Journal Article Aetiological relationships between factors associated with postnatal traumatic symptoms among Japanese primiparas and multiparas: A longitudinal study

Takegata, Mizuki  ,  Haruna, Megumi  ,  Matsuzaki, Masayo  ,  Shiraishi, Mie  ,  Okano, Tadaharu  ,  Severinsson, Elisabeth

44pp.14 - 23 , 2017-01 , Elsevier Ltd.
Objective this study aims to identify the aetiological relationships of psychosocial factors in postnatal traumatic symptoms among Japanese primiparas and multiparas. Design a longitudinal, observational survey. Setting participants were recruited at three institutions in Tokyo, Japan between April 2013 and May 2014. Questionnaires were distributed to 464 Japanese women in late pregnancy (> 32 gestational weeks, Time 1), on the third day (Time 2) and one month (Time 3) postpartum.
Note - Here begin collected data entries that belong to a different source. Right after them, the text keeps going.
**src/rtl/mem_access_ctrl.sv**
```systemverilog
// mem_access_ctrl: Memory-stage access sequencer for the Y86-64 pipeline.
// Decodes M_icode, runs one req/ack transaction per memory instruction
// against a variable-latency data memory, stalls the pipeline until the
// access completes, and produces m_valM / m_stat for the W register.
module mem_access_ctrl #(
    parameter int MEM_BYTES = 8192,
    parameter int TIMEOUT   = 16,
    parameter int CNT_W     = 5
) (
    input  logic        clk,
    input  logic        reset,
    input  logic [2:0]  M_stat,
    input  logic [3:0]  M_icode,
    input  logic [63:0] M_valE,
    input  logic [63:0] M_valA,
    input  logic        dmem_ack,
    input  logic [63:0] dmem_rdata,
    output logic        dmem_req,
    output logic        dmem_we,
    output logic [63:0] dmem_addr,
    output logic [63:0] dmem_wdata,
    output logic        mem_stall,
    output logic [63:0] m_valM,
    output logic [2:0]  m_stat
);

    // Status codes shared with the rest of the pipeline.
    localparam logic [2:0] SAOK = 3'd1;
    localparam logic [2:0] SADR = 3'd3;

    // Memory-referencing instruction codes.
    localparam logic [3:0] I_RMMOVQ = 4'h4;
    localparam logic [3:0] I_MRMOVQ = 4'h5;
    localparam logic [3:0] I_CALL   = 4'h8;
    localparam logic [3:0] I_RET    = 4'h9;
    localparam logic [3:0] I_PUSHQ  = 4'hA;
    localparam logic [3:0] I_POPQ   = 4'hB;

    // Highest legal start address of an 8-byte word; compared unsigned.
    localparam logic [63:0] MAX_ADDR  = 64'(MEM_BYTES - 8);
    // Counter value of the last REQ cycle before the access times out.
    localparam logic [CNT_W-1:0] CNT_LAST = CNT_W'(TIMEOUT - 1);

    typedef enum logic [1:0] {
        S_IDLE,
        S_REQ,
        S_DONE
    } state_t;

    state_t           state;
    state_t           state_next;
    logic [CNT_W-1:0] wait_cnt;
    logic [2:0]       stat_q;

    logic             op_read;
    logic             op_write;
    logic             op_use_vala;
    logic             op_mem;
    logic [63:0]      op_addr;
    logic             addr_ok;
    logic             launch;
    logic             bad_addr;
    logic             timed_out;

    // Decode the icode into read/write class and address source.
    // NOTE: every variable assigned in an always_comb gets a default first, so
    // no path leaves it unassigned and no latch is inferred.
    always_comb begin
        op_read     = 1'b0;
        op_write    = 1'b0;
        op_use_vala = 1'b0;
        case (M_icode)
            I_MRMOVQ: op_read = 1'b1;
            I_POPQ: begin
                op_read     = 1'b1;
                op_use_vala = 1'b1;
            end
            I_RET: begin
                op_read     = 1'b1;
                op_use_vala = 1'b1;
            end
            I_RMMOVQ: op_write = 1'b1;
            I_PUSHQ:  op_write = 1'b1;
            I_CALL:   op_write = 1'b1;
            default: begin
                op_read     = 1'b0;
                op_write    = 1'b0;
                op_use_vala = 1'b0;
            end
        endcase
    end

    // Launch qualification: healthy instruction, memory op, address in range.
    assign op_mem    = op_read | op_write;
    assign op_addr   = op_use_vala ? M_valA : M_valE;
    assign addr_ok   = (op_addr <= MAX_ADDR);
    assign launch    = (M_stat == SAOK) && op_mem && addr_ok;
    assign bad_addr  = (M_stat == SAOK) && op_mem && !addr_ok;
    assign timed_out = !dmem_ack && (wait_cnt == CNT_LAST);

    // State register.
    // NOTE: sequential blocks use non-blocking assignments so every flop
    // samples the pre-edge values of the others, independent of block order.
    always_ff @(posedge clk) begin
        if (reset) begin
            state <= S_IDLE;
        end else begin
            state <= state_next;
        end
    end

    // Next-state decode and combinational stall/status outputs.
    always_comb begin
        state_next = state;
        mem_stall  = 1'b0;
        m_stat     = M_stat;
        case (state)
            S_IDLE: begin
                if (launch) begin
                    mem_stall  = 1'b1;
                    state_next = S_REQ;
                end else if (bad_addr) begin
                    m_stat = SADR;
                end
            end
            S_REQ: begin
                mem_stall = 1'b1;
                if (dmem_ack || timed_out) begin
                    state_next = S_DONE;
                end
            end
            S_DONE: begin
                // The pipeline advances at the end of this cycle.
                m_stat     = stat_q;
                state_next = S_IDLE;
            end
            default: begin
                state_next = S_IDLE;
            end
        endcase
    end

    // Request/address/data registers, timeout counter, load data and status.
    always_ff @(posedge clk) begin
        if (reset) begin
            dmem_req   <= 1'b0;
            dmem_we    <= 1'b0;
            dmem_addr  <= '0;
            dmem_wdata <= '0;
            m_valM     <= '0;
            wait_cnt   <= '0;
            stat_q     <= SAOK;
        end else begin
            // Request is high exactly for the cycles spent in REQ.
            dmem_req <= (state_next == S_REQ);
            case (state)
                S_IDLE: begin
                    if (launch) begin
                        dmem_we    <= op_write;
                        dmem_addr  <= op_addr;
                        dmem_wdata <= M_valA;
                        wait_cnt   <= '0;
                    end
                end
                S_REQ: begin
                    if (dmem_ack) begin
                        if (!dmem_we) begin
                            m_valM <= dmem_rdata;
                        end
                        stat_q <= SAOK;
                    end else begin
                        wait_cnt <= wait_cnt + 1'b1;
                        if (timed_out) begin
                            stat_q <= SADR;
                        end
                    end
                end
                default: begin
                    // DONE: nothing to capture; acks outside REQ are ignored.
                end
            endcase
        end
    end

endmodule
```
**config.mk**
```make
export PLATFORM = sky130hd
export DESIGN_NAME = mem_access_ctrl
export DESIGN_NICKNAME = d
export VERILOG_FILES = /design/src/rtl/mem_access_ctrl.sv
export SDC_FILE = /design/constraint.sdc
export NUM_CORES = 1
export LEC_CHECK = 0
export ABC_AREA = 1
export CORE_ASPECT_RATIO = 1.5
export CORE_MARGIN = 5
export CORE_UTILIZATION = 37
export DETAILED_ROUTE_END_ITERATION = 6
export GPL_ROUTABILITY_DRIVEN = 0
export PLACE_DENSITY = 0.76
export SYNTH_ARGS = -nofsm -noshare
export SYNTH_HDL_FRONTEND = slang
export SYNTH_SLANG_ARGS = --single-unit
```
**constraint.sdc**
```tcl
create_clock -name clk -period 2.1 [get_ports clk]
set_input_delay 0.42 -clock clk [delete_from_list [all_inputs] [get_ports clk]]
set_output_delay 0.42 -clock clk [all_outputs]
set_load 0.05 [all_outputs]
```
Word-level counts from Yosys, hierarchy flattened
Index checks and enable logic that the tools add are counted. W data, S select, Z words.

Register bits: 204.

Add/sub/neg operators: 1. Order comparisons: 1. Equality and inequality tests: 13. Mux-type cells: 17. Bitwise gates (word level): 2. Reductions and logical operators: 17.

Operators with widths (count): $le A64 B13 Y1 const B (1); $mux W64 (1); $eq A4 B4 Y1 const B (4); $mux W3 (4); $mux W5 (2); $pmux W5 S2 (1); $eq A4 B3 Y1 const B (2); $pmux W3 S2 (1); $reduce_and A3 Y1 (2); $reduce_or A3 Y1 (2); $add A5 B1 Y5 const B (1); $eq A5 B4 Y1 const B (1); $eq A2 B1 Y1 const B (2); $logic_and A1 B1 Y1 (4); $mux W1 (4); $mux W2 (2); $ne A2 B2 Y1 const B (2); $pmux W2 S2 (1); $reduce_and A2 Y1 (2); $reduce_bool A2 Y1 (2); $eq A3 B1 Y1 const B (1); $eq A2 B2 Y1 const B (1); $logic_not A1 Y1 (2); $logic_not A2 Y1 (1); 5 further kinds (5).

Logic depth before layout (Yosys ltp)
Gate-level depths: netlist of run 1.

Depth in word-level cells: 10. Mapped depth: 17. Gate-level depth less buffers: 14.

Worst setup path before layout of run 1
Ideal clock, no wire load.

Kind: in2out. Start: in M_icode[0]. End: out m_stat[1]. Arrival time: 2.081 ns. Data required time: 1.680 ns. Setup slack: -0.401 ns. Cell stages on the path: 13. Path buffers: 2. Cell sequence: buf_2 > buf_1 > nand3_1 > nand2_1 > nand2_1 > nor2_1 > nand3_1 > nor2_1 > nand3_1 > nand2_1 > nand3_1 > nand2_1 > o21ai_0.

Word-level cells in the longest chain between the ends: 10. Elaborated cells on any way between the ends: 22. Classes of those cells: 1 x order compare; 6 x eq/ne; 7 x mux; 1 x bitwise; 7 x reduce/logical.

Ends and longest elaborated chain: start: declaration (line 13) `input logic [3:0] M_icode,`; $eq A4 B4 Y1 (line 72) `case (M_icode)`; $reduce_or A2 Y1 (no source line); $mux W1 (line 72); $mux W64 (line 95) `assign op_addr = op_use_vala ? M_valA : M_valE;`; $le A64 B13 Y1 (line 96) `assign addr_ok = (op_addr <= MAX_ADDR);`; $logic_not A1 Y1 (line 98) `assign bad_addr = (M_stat == SAOK) && op_mem && !addr_ok;`; $logic_and A1 B1 Y1 (line 98); $mux W3 (line 122) `end else if (bad_addr) begin`; $mux W3 * (line 119) `if (launch) begin`; $pmux W3 S2 * (line 117) `case (state)`; end: declaration (line 24) `output logic [2:0] m_stat`.

Every way passes the cells marked *; elsewhere a longest branch is shown, timed or not.

Final worst setup path of run 1
Start: in M_valA[21]. End: out m_stat[1].

Word-level cells in the longest chain between the ends: 7. Elaborated cells on any way between the ends: 8. Classes of those cells: 1 x order compare; 4 x mux; 3 x reduce/logical.

Ends and longest elaborated chain: start: declaration (line 15) `input logic [63:0] M_valA,`; $mux W64 * (line 95); $le A64 B13 Y1 * (line 96); $logic_not A1 Y1 (line 98); $logic_and A1 B1 Y1 (line 98); $mux W3 (line 122); $mux W3 * (line 119); $pmux W3 S2 * (line 117).

Marks and branches as above.

==> impl_metrics.json, run 1 <==
{
  "path_class": "input pin to output port",
  "fin_area_sq_um": 14200,
  "area_growth_pct": 76.0,
  "critPathSlowestCell": "clkdlybuf4s50_1",
  "vias": 9044,
  "drc_errors": 0,
  "rows": 66,
  "clkSlewWorstSetupHoldPaths_ps": 60,
  "synth_cells": 1119,
  "arrival_ps": 2140,
  "ant_nets": 0,
  "hold_class": "input pin to flip-flop",
  "status": "finished, violations left",
  "htree_levels": 1,
  "antenna_found_initial": 7,
  "worstPathMaxFanout": 2,
  "ys_ff_latch": 202,
  "setup_ws_ps": -464,
  "hold_viol": 0,
  "hold_path_startpoint": "M_valA[9]",
  "io_buffers": 399,
  "holdPathStages": 3,
  "synth_area_sq_um": 8060,
  "grt.total_usage_pct": 23.6,
  "cts_tree": "yes",
  "drt_iter0_drc": 617,
  "skew_ps": 13.6,
  "cp_data_required_time_ps": 1680,
  "multiInputGateArea_sq_um": 3350,
  "ctsHoldBuffers": 0,
  "syn-num-nets": 1323,
  "maxSlewHeadroom_pct": 62.3,
  "core_area_sq_um": 21600,
  "min_period_ps": 2560,
  "fin_crit_sh_pct": 122,
  "cts_sinks": 202,
  "die_h_microns": 191,
  "ys_warn_count": 0,
  "avgSynthCellArea_sq_um": 7.20,
  "grt_max_degree": 55,
  "cts_buffers": 21,
  "r2r-start": "state[0]$_SDFF_PP0_",
  "cp-end-kind": "output port",
  "vias_per_cell": 4.89,
  "dr.pass1.iters": 7,
  "clockBufferDepth": 3,
  "drv_cap": 0,
  "fillers": 1776,
  "final_cell_mix": "272 x clkdlybuf4s50_1, 208 x nor2_1, 202 x dfxtp_1",
  "layout.nets": 1764,
  "ff2ff_path_depth": 9,
  "fmax_mhz": 390,
  "placed_cell_area_sq_um": 12800,
  "seq_area_frac_synth_pct": 50.2,
  "worst-r2r-setup-slack_ps": 240,
  "wl_per_cell_microns": 17.8,
  "violations": "negative setup slack",
  "holdPathEnd": "dmem_wdata[9]$_SDFFE_PP0P_",
  "die_x_microns": 130,
  "cts-root-buf": "clkbuf_16",
  "rsz0062_at_grt": "true",
  "clk_latency_ps": 500,
  "regArea_sq_um": 4040,
  "cpPeakStageDelay_ps": 510,
  "power_leakage_uw": 0.00741,
  "slew_viol_final": 0,
  "critPathLaunchType": "input pin",
  "finalHoldWorstSlack_ps": 235,
  "power.density_nw_per_um2": 597,
  "crit_chain": "clkdlybuf4s50_1 -> o21ai_0 -> nand2_1 -> nor2_1 -> nand3_1 -> nor2_1 -> nand3_1 -> nand2_1 -> nand3_2 -> nand2_2 -> o21ai_4 -> buf_12",
  "die_area_sq_um": 24900,
  "start_util_pct": 37.4,
  "final_cells": 1850,
  "layout-drive-gt1-share_pct": 12.0,
  "setup_tns_ps": -2580,
  "ys_types": 28,
  "dp_hpwl_microns": 23700,
  "ir_drop_mv": 0.593,
  "dp_cells": 1778,
  "grt_pass1_vias": 8687,
  "layout.cells.most_common": "clkdlybuf4s50_1",
  "r2r-end": "m_valM[55]$_SDFFE_PP0P_",
  "finalSetupViolCount": 90,
  "routed_wl_microns": 32900,
  "worst_slew_pin_slew_ps": 567,
  "final_util_pct": 65.8,
  "io_pins": 400,
  "grt_first_pass_wirelength_microns": 46500,
  "gr-total-overflow": 0
}
==> synth_stat cells (all sizes together) <==
cell | number | area share (%)
xor2 | 1 | 0.11
nand3b | 3 | 0.28
a21oi | 7 | 0.43
nand4 | 28 | 2.2
o311a | 1 | 0.12
nor2 | 216 | 10
dfxtp | 202 | 50
o21ai | 147 | 9.1
nand2 | 152 | 7.1
nand3 | 131 | 8.3
or2 | 1 | 0.078
clkbuf | 44 | 2.0
nor3 | 1 | 0.062
inv | 149 | 6.9
o21bai | 2 | 0.19
ha | 2 | 0.31
a211oi | 1 | 0.093
nor3b | 1 | 0.093
buf | 29 | 2.1
and2 | 1 | 0.078
==> cells by family after synthesis <==
logic type               count (synthesis)  share of synthesized area (%)
AND/OR/NAND/NOR                        534                           28.3
buffers and inverters                  222                           11.1
AO/OA/AOI/OAI                          158                           9.97
adder cells (fa/ha/maj)                  2                          0.311
XOR/XNOR                                 1                          0.109
flip-flops                             202                           50.2
==> repair_timing <==
item	4_1_cts	5_1_grt
pin swaps	21	31
endpoints found under the setup margin	171	203
resized for setup	72	115
gates cloned	2	9
buffers inserted	18	11
==> metrics by stage <==
step,power (uW),setup WS (ps)
2_1_floorplan,4190,1.75
3_3_place_gp,4740,-988
3_5_place_dp,4740,-1030
4_1_cts,8450,-428
5_1_grt,8750,-571
6_report,8460,-464
==> flip-flops by register name, summed over array words and instances (netlist names) <==
| register | flops |
|---|---|
| dmem_addr | 64 |
| dmem_wdata | 64 |
| m_valM | 64 |
| wait_cnt | 5 |
| state | 2 |
| dmem_req | 1 |
| dmem_we | 1 |
| stat_q | 1 |
==> critical path: cells and delay by family <==
family	cells	cell delay (ps)
compound gates	2	290
simple gates	8	760
buf+inv	2	660
==> report_power, final <==
| part | leakage (uW) | internal, uW | switching, uW |
|---|---|---|---|
| Clock | 0.000328 | 2130 | 1550 |
| Combinational | 0.00546 | 551 | 402 |
| Sequential | 0.00163 | 3830 | 0.00000000000179 |
==> layer usage <==
layer  wire [microns]  GRT usage, %  part of all wire, %
met2            16300          41.3                   50
met1            11500          25.3                   35
met3             3280          7.09                   10
met4             1780          11.7                  5.4
met5                0             0                    0
==> layout make-up <==
| cell class | instances | share of cell area [%] |
|---|---|---|
| inverters | 149 | 4.03 |
| well taps | 272 | 2.40 |
| clock buffers | 28 | 4.24 |
| flip-flops and latches | 202 | 28.5 |
| multi-input cells | 696 | 23.6 |
| clock inverters | 6 | 0.459 |
| repair buffers | 490 | 36.6 |
| diodes | 7 | 0.124 |
==> how the worst max path moves through the flow <==
stage	startpoint	cells after the start	slack, ps	end
floorplan	M_icode[2]	17	2	dmem_wdata[46]$_SDFFE_PP0P_
global placement	M_icode[2]	17	-990	m_stat[1]
detailed placement	M_icode[2]	17	-1030	m_stat[1]
CTS	M_icode[2]	17	-430	m_stat[1]
global route	M_valA[21]	12	-570	m_stat[1]
finish	M_valA[21]	12	-460	m_stat[1]
No activity file was read; power rests on OpenSTA's default activity.
==> inputs of run 2 (changes only) <==
--- a/config.mk
+++ b/config.mk
@@ -12,6 +12,7 @@
 export DETAILED_ROUTE_END_ITERATION = 6
 export GPL_ROUTABILITY_DRIVEN = 0
 export PLACE_DENSITY = 0.76
+export SLEW_MARGIN = 10
 export SYNTH_ARGS = -nofsm -noshare
 export SYNTH_HDL_FRONTEND = slang
 export SYNTH_SLANG_ARGS = --single-unit
==> results of run 2 <==
Same layout as run 1: the final DEF is identical, and so are final timing and power.
==> inputs of run 3 (changes only) <==
--- a/config.mk
+++ b/config.mk
@@ -5,13 +5,11 @@
 export SDC_FILE = /design/constraint.sdc
 export NUM_CORES = 1
 export LEC_CHECK = 0
-export ABC_AREA = 1
-export CORE_ASPECT_RATIO = 1.5
 export CORE_MARGIN = 5
-export CORE_UTILIZATION = 37
+export CORE_UTILIZATION = 36
 export DETAILED_ROUTE_END_ITERATION = 6
 export GPL_ROUTABILITY_DRIVEN = 0
-export PLACE_DENSITY = 0.76
+export PLACE_DENSITY = 0.75
 export SLEW_MARGIN = 10
 export SYNTH_ARGS = -nofsm -noshare
 export SYNTH_HDL_FRONTEND = slang
==> run 3 against run 2 <==
The flow still finishes with violations (negative setup slack). Flip-flop and latch count did not move. Non-clock buffer count fell by 11. Area after synthesis fell by 4.3%. Fmax rose by 2.6%. Sequential share of layout area rose by 1.2 points. First-iteration DRC count fell by 23%. Routed wire length fell by 1.9%. Die area fell by 1.8%. Global-route usage rose by 0.55 points. Total power rose by 4.0%. Cell area fell by 4.0%. Largest power group is now clock.
==> impl_metrics.json, run 3 <==
{
  "cts-root-buf": "clkbuf_16",
  "rows": 53,
  "arrival_ps": 2080,
  "io_pins": 400,
  "fin_crit_sh_pct": 119,
  "die_x_microns": 156,
  "placed_cell_area_sq_um": 12400,
  "synth_area_sq_um": 7710,
  "synth_flop_cell": "dfxtp_1",
  "finalSetupViolCount": 48,
  "crit_chain": "dlygate4sd2_1 -> or4_4 -> nor3_4 -> o22a_4 -> o21ai_2 -> nor2b_4 -> buf_6",
  "clkPwrFrac_pct": 48.9,
  "die_h_microns": 156,
  "dr.pass1.iters": 4,
  "ys_types": 39,
  "drv_cap": 0,
  "dp_slack_ps": -956,
  "core_area_sq_um": 21100,
  "sequentialPowerShare_pct": 43.6,
  "seq_area_frac_synth_pct": 52.4,
  "yosysTopAreaCell": "dfxtp_1",
  "routed_wl_microns": 32300,
  "vias": 8396,
  "antenna_found_initial": 3,
  "yosysMostFrequentCell": "dfxtp_1",
  "clockBufferDepth": 3,
  "setup_ws_ps": -398,
  "cts_buffers": 23,
  "layout-drive-gt1-share_pct": 19.1,
  "grt_max_degree": 80,
  "final_cells": 1583,
  "dp_cells": 1529,
  "clk_latency_ps": 520,
  "slew_viol_final": 0,
  "cp-end-kind": "output port",
  "grt_first_pass_wirelength_microns": 47500,
  "p_int_uw": 6850,
  "layout.cells.most_common": "dfxtp_1",
  "start_util_pct": 36.6,
  "area_growth_pct": 76.5,
  "ant_nets": 0,
  "io_buffers": 399,
  "avgSynthCellArea_sq_um": 8.86,
  "cts_tree": "yes",
  "worst_slew_pin_slew_ps": 616,
  "cp_data_required_time_ps": 1680,
  "gr-total-overflow": 0,
  "fin_area_sq_um": 13600,
  "async_flop_share_pct": 0,
  "status": "finished, violations left",
  "path_class": "input pin to output port",
  "finalHoldWorstSlack_ps": 171,
  "synth_top_area_share_pct": 52.4,
  "drc_errors": 0,
  "maxSlewHeadroom_pct": 58.9,
  "ys_warn_count": 0,
  "synth_cells": 870,
  "critPathSlowestCell": "or4_4",
  "grt.total_usage_pct": 24.1,
  "syn-num-nets": 1074,
  "drt_iter0_drc": 476,
  "layout.nets": 1493,
  "dp_hpwl_microns": 22300,
  "skew_ps": 11.2,
  "netlist_top_cells_area": "dfxtp_1 52%, a21oi_1 8.5%, nand2_1 6.7%",
  "ir_drop_mv": 0.672,
  "ys_ff_latch": 202,
  "setup_tns_ps": -2030,
  "power_leakage_uw": 0.00648,
  "hold_viol": 0,
  "vias_per_cell": 5.30,
  "die_area_sq_um": 24400,
  "synthTopCellsByCount": "202 x dfxtp_1, 138 x nand2_1, 131 x a21oi_1",
  "critPathLaunchType": "input pin",
  "cpPeakStageDelay_ps": 570,
  "rsz0062_at_grt": "true",
  "netSwitchingPower_uw": 1950,
  "final_cell_mix": "201 x dfxtp_1, 195 x dlygate4sd2_1, 135 x nand2_1",
  "worst-r2r-setup-slack_ps": 440,
  "swShare_pct": 22.1,
  "worstPathMaxFanout": 2,
  "violations": "negative setup slack",
  "synth_edf_count": 0,
  "min_period_ps": 2500,
  "htree_levels": 1,
  "wl_per_cell_microns": 20.4,
  "clkSlewWorstSetupHoldPaths_ps": 60,
  "grt_pass1_vias": 8408,
  "hold_class": "input pin to flip-flop",
  "cts_sinks": 202,
  "power.density_nw_per_um2": 646,
  "fmax_mhz": 400,
  "largestRegisters": "dmem_addr (64), dmem_wdata (64), m_valM (64)",
  "combPwrFrac_pct": 7.6
}
==> run 3: final timing paths <==
kind,startpoint,to,cells past startpoint
setup / recovery,M_valA[57],m_stat[1],7
hold / removal,M_valA[58],dmem_wdata[58]$_SDFFE_PP0P_,3
setup reg to reg,state[0]$_SDFF_PP0_,m_valM[52]$_SDFFE_PP0P_,5
hold reg to reg,m_valM[2]$_SDFFE_PP0P_,m_valM[2]$_SDFFE_PP0P_,2
==> run 3: kinds of logic (layout without fill, tap and decap cells) <==
| group | count (synthesis) | in the layout | share of synthesized area (%) |
|---|---|---|---|
| fa+ha+maj | 2 | 2 | 0.324 |
| compound gates | 234 | 234 | 18.3 |
| simple gates | 325 | 325 | 21.9 |
| buf+inv | 90 | 526 | 4.90 |
| other cells | 0 | 2 | 0 |
| xor+xnor | 2 | 2 | 0.227 |
| flops | 202 | 202 | 52.4 |
| mux | 15 | 15 | 1.96 |
==> run 3: area by class of cell <==
class                   count  area (sq um)
diodes                      2          5.00
clock buffers              29           628
clock inverters            13           189
fillers                  1789          7480
inverters                   5          18.8
multi-input cells         578          3760
flip-flops and latches    202          4050
well taps                 275           344
repair buffers            479          4610
==> run 3: metal layers <==
layer,GRT usage (%),part of all wire (%),up-vias
met5,0,0.040,-
met4,5.21,2.1,2
met3,7.85,9.5,44
met2,41.6,50,369
met1,29.5,38,4000
li1,-,-,3981
==> run 3: metrics by stage <==
stage,power [uW],utilization (%)
after global routing,9100,64.5
after global placement,4580,58.7
final,8800,64.5
after detailed placement,4580,58.7
after CTS,8850,62.0
after floorplan,4040,-
==> run 3: power by group through the flow <==
stage	combinational, uW	sequential, uW	clock [uW]
final	667	3830	4300
after global routing	702	3830	4570
after CTS	624	3830	4400
after detailed placement	663	3920	0
after global placement	663	3920	0
after floorplan	125	3920	0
Measurements The Japanese Wijma Delivery Expectancy/Experience Questionnaire (JW-DEQ) version A was used to measure antenatal fear of childbirth and social support, while the Impact of Event Scale Revised (IES-R) measured traumatic stress symptoms due to childbirth. Findings of the 464 recruited, 427 (92%) completed questionnaires at Time 1, 358 (77%) completed at Time 2, and 248 (53%) completed at Time 3. Total 238 (51%) were analysed. A higher educational level has been identified in analysed group (p=0.021) Structural equation modelling was conducted separately for primiparas and multiparas and exhibited a good fit. In both groups antenatal fear of childbirth predicted Time 2 postnatal traumatic symptoms (β=0.33–0.54, p=0.002–0.007). Antenatal fear of childbirth was associated with a history of mental illness (β=0.23, p=0.026) and lower annual income (β =−0.24, p=0.018). Among multiparas, lower satisfaction with a previous delivery was related to antenatal fear of childbirth (β =−0.28, p < 0.001). Key conclusions antenatal fear of childbirth was a significant predictor of traumatic stress symptoms after childbirth among both primiparous and multiparous women. Fear of childbirth was predicted by a history of mental illness and lower annual income for primiparous women, whereas previous birth experiences were central to multiparous women. Implication for practice the association between antenatal fear of childbirth and postnatal traumatic symptoms indicates the necessity of antenatal care. It may be important to take account of the background of primiparous women, such as a history of mental illness and their attitude towards the upcoming birth. For multiparous women, focusing on and helping them to view their previous birth experiences in a more positive light are vital tasks for midwives.